— Exercise details —
Read through the lines below for the string "hold" and copy each one that has it.

— Data extract —
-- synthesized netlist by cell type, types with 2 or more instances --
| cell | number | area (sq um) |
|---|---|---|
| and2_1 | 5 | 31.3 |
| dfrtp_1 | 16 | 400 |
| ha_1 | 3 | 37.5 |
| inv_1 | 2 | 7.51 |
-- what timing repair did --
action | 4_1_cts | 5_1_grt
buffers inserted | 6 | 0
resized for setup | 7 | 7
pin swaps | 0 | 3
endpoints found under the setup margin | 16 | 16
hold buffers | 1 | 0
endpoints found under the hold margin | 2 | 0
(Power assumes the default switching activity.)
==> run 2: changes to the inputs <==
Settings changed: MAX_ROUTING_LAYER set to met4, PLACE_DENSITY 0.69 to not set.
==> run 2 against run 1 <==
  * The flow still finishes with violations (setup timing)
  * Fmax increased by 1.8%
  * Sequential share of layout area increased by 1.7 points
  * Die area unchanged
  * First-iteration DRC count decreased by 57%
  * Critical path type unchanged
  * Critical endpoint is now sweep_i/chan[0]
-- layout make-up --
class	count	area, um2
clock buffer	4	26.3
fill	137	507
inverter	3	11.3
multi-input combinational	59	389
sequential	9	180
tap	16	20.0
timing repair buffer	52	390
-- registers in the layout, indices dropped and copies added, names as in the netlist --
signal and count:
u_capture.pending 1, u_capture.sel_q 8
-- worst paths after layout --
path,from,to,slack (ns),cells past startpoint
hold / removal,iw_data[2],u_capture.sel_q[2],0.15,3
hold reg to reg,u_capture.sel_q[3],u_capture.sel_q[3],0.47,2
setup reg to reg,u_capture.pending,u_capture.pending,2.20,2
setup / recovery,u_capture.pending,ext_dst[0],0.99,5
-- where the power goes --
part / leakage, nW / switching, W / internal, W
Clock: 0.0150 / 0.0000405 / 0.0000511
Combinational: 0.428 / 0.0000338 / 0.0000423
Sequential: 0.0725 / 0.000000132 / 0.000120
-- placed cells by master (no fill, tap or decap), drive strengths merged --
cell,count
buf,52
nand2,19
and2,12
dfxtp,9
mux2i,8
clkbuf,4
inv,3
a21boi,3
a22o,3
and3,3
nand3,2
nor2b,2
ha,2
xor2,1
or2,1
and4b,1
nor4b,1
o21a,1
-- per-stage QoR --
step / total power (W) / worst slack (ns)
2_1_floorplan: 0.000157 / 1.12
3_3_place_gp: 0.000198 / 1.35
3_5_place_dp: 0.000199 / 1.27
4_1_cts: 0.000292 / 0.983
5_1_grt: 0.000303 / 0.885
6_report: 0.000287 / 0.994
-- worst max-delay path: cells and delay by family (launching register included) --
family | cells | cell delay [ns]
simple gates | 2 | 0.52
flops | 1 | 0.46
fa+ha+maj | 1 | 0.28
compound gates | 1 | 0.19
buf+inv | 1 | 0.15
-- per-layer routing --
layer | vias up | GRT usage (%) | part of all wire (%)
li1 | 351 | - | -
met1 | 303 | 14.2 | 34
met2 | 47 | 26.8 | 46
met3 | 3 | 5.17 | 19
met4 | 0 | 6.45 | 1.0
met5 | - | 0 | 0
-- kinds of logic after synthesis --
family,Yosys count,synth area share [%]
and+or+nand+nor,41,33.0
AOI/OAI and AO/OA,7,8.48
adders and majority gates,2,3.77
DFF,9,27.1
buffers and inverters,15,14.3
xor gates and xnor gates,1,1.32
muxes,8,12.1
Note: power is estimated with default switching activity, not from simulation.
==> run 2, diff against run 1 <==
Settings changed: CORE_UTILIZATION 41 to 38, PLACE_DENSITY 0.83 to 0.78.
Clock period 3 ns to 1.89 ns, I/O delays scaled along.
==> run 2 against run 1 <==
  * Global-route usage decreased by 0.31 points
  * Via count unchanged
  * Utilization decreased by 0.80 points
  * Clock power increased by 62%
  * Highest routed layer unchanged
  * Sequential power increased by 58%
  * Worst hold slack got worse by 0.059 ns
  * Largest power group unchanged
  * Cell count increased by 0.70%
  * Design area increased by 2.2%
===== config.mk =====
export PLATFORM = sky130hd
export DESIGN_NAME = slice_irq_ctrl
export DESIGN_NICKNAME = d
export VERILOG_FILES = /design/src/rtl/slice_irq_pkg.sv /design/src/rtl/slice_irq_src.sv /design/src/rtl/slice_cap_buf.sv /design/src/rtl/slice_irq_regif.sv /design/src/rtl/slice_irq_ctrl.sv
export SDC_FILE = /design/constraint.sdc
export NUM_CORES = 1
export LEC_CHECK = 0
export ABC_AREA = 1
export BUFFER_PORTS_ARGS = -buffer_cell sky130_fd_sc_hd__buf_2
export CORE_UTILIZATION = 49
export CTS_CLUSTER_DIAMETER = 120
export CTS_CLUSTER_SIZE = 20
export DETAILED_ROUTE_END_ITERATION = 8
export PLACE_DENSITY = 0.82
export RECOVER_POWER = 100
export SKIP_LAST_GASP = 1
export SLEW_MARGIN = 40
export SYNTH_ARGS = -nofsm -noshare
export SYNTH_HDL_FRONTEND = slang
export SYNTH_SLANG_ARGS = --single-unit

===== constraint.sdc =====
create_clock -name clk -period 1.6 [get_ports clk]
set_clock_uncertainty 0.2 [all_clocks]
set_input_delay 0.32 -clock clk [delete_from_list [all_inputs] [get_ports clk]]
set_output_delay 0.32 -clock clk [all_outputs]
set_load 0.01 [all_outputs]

— Result of this exercise —
hold buffers | 1 | 0
endpoints found under the hold margin | 2 | 0
hold / removal,iw_data[2],u_capture.sel_q[2],0.15,3
hold reg to reg,u_capture.sel_q[3],u_capture.sel_q[3],0.47,2
  * Worst hold slack got worse by 0.059 ns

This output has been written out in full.